The line with "state <= state_nxt;", the line with "req_a[i*W +: W];", and all lines between them in the material below: return these exactly, and no others.

● ● ●

`config.mk`:
```
export PLATFORM = sky130hd
export DESIGN_NAME = pipe_stage
export DESIGN_NICKNAME = d
export VERILOG_FILES = /design/src/rtl/pipe_stage_pkg.sv /design/src/rtl/pipe_stage_sat_counter.sv /design/src/rtl/pipe_stage.sv
export SDC_FILE = /design/constraint.sdc
export NUM_CORES = 1
export LEC_CHECK = 0
export ABC_AREA = 1
export CAP_MARGIN = 0
export CORE_MARGIN = 5
export CORE_UTILIZATION = 52
export DETAILED_ROUTE_END_ITERATION = 10
export DONT_BUFFER_PORTS = 1
export PLACE_DENSITY = 0.71
export SYNTH_ARGS = -nofsm -noshare
export SYNTH_HDL_FRONTEND = slang
export SYNTH_SLANG_ARGS = --single-unit
```
`constraint.sdc`:
```
create_clock -name clk_i -period 1.7 [get_ports clk_i]
set_input_delay 0 -clock clk_i [delete_from_list [all_inputs] [get_ports clk_i]]
set_output_delay 0 -clock clk_i [all_outputs]
set_load 0.005 [all_outputs]
```
File: src/rtl/fp_add_arbiter.sv
// Shares one fp_add among NREQ requesters with round-robin issue, a tag pipeline
// routing results back, and a flush/drain FSM. Define FP_ADD_ARB_PERF_EN for perf counters.
module fp_add_arbiter
    import fp_arb_pkg::*;
#(
    parameter int NREQ    = 4,
    parameter int W       = 32,
    parameter int ADD_LAT = 2,
    parameter int IDW     = 2
) (
    input  logic              clk,
    input  logic              rst,
`ifdef FP_ADD_ARB_PERF_EN
    input  logic              perf_clr,
    output logic [31:0]       perf_issue_cnt,
    output logic [31:0]       perf_exc_cnt,
`endif
    input  logic [NREQ-1:0]   req_valid,
    output logic [NREQ-1:0]   req_ready,
    input  logic [NREQ*W-1:0] req_a,
    input  logic [NREQ*W-1:0] req_b,
    input  logic [NREQ*3-1:0] req_rm,
    input  logic              flush,
    output logic              drained,
    output logic [W-1:0]      add_in1,
    output logic [W-1:0]      add_in2,
    output logic [2:0]        add_round_m,
    output logic              add_enable,
    input  logic [W-1:0]      add_out,
    input  logic [4:0]        add_flags,
    output logic [NREQ-1:0]   rsp_valid,
    output logic [W-1:0]      rsp_data,
    output logic [4:0]        rsp_flags
);

    arb_state_t     state, state_nxt;
    logic           arb_en;
    logic           busy;
    logic           gnt_vld;
    logic [IDW-1:0] gnt_id;
    logic [W-1:0]   sel_a, sel_b;
    logic [2:0]     sel_rm;
    logic [ADD_LAT:0] tag_vld;
    logic [IDW-1:0] tag_id [ADD_LAT+1];

    assign busy = |tag_vld;

    always_ff @(posedge clk or negedge rst) begin
        if (!rst) state <= ST_RUN;
        else      state <= state_nxt;
    end

    always_comb begin
        state_nxt = state;
        drained   = 1'b0;
        arb_en    = 1'b0;
        case (state)
            ST_RUN: begin
                arb_en = !flush;
                if (flush) state_nxt = ST_DRAIN;
            end
            ST_DRAIN: begin
                drained = !busy;
                if (!flush && !busy) state_nxt = ST_RUN;
            end
            default: state_nxt = ST_RUN;
        endcase
    end

    rr_arbiter #(
        .NREQ (NREQ),
        .IDW  (IDW)
    ) u_arb (
        .clk       (clk),
        .rst       (rst),
        .enable    (arb_en),
        .req       (req_valid),
        .grant     (req_ready),
        .grant_id  (gnt_id),
        .grant_vld (gnt_vld)
    );

    always_comb begin
        sel_a  = '0;
        sel_b  = '0;
        sel_rm = '0;
        for (int i = 0; i < NREQ; i++) begin
            if (gnt_id == IDW'(i)) begin
                sel_a  = req_a[i*W +: W];
                sel_b  = req_b[i*W +: W];
                sel_rm = req_rm[i*3 +: 3];
            end
        end
    end

    // Issue stage: operands hold when idle so fp_add sees stable inputs.
    always_ff @(posedge clk or negedge rst) begin
        if (!rst) begin
            add_in1     <= '0;
            add_in2     <= '0;
            add_round_m <= RM_RNE;
            add_enable  <= 1'b0;
        end else begin
            add_enable <= gnt_vld;
            if (gnt_vld) begin
                add_in1     <= sel_a;
                add_in2     <= sel_b;
                add_round_m <= sel_rm;
            end
        end
    end

    // Tag pipeline: stage j tracks the op issued j edges ago; stage ADD_LAT meets add_out.
    always_ff @(posedge clk or negedge rst) begin
        if (!rst) begin
            tag_vld <= '0;
            for (int j = 0; j <= ADD_LAT; j++) tag_id[j] <= '0;
        end else begin
            tag_vld   <= {tag_vld[ADD_LAT-1:0], gnt_vld};
            tag_id[0] <= gnt_id;
            for (int j = 1; j <= ADD_LAT; j++) tag_id[j] <= tag_id[j-1];
        end
    end

    always_comb begin
        rsp_valid = '0;
        if (tag_vld[ADD_LAT]) rsp_valid[tag_id[ADD_LAT]] = 1'b1;
    end

    assign rsp_data  = add_out;
    assign rsp_flags = add_flags;

`ifdef FP_ADD_ARB_PERF_EN
    always_ff @(posedge clk or negedge rst) begin
        if (!rst) begin
            perf_issue_cnt <= '0;
            perf_exc_cnt   <= '0;
        end else if (perf_clr) begin
            perf_issue_cnt <= '0;
            perf_exc_cnt   <= '0;
        end else begin
            if (gnt_vld) perf_issue_cnt <= perf_issue_cnt + 32'd1;
            if (tag_vld[ADD_LAT] && flags_exc(add_flags)) perf_exc_cnt <= perf_exc_cnt + 32'd1;
        end
    end
`endif

endmodule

● ● ●

## Output for this exercise
        else      state <= state_nxt;
    end

    always_comb begin
        state_nxt = state;
        drained   = 1'b0;
        arb_en    = 1'b0;
        case (state)
            ST_RUN: begin
                arb_en = !flush;
                if (flush) state_nxt = ST_DRAIN;
            end
            ST_DRAIN: begin
                drained = !busy;
                if (!flush && !busy) state_nxt = ST_RUN;
            end
            default: state_nxt = ST_RUN;
        endcase
    end

    rr_arbiter #(
        .NREQ (NREQ),
        .IDW  (IDW)
    ) u_arb (
        .clk       (clk),
        .rst       (rst),
        .enable    (arb_en),
        .req       (req_valid),
        .grant     (req_ready),
        .grant_id  (gnt_id),
        .grant_vld (gnt_vld)
    );

    always_comb begin
        sel_a  = '0;
        sel_b  = '0;
        sel_rm = '0;
        for (int i = 0; i < NREQ; i++) begin
            if (gnt_id == IDW'(i)) begin
                sel_a  = req_a[i*W +: W];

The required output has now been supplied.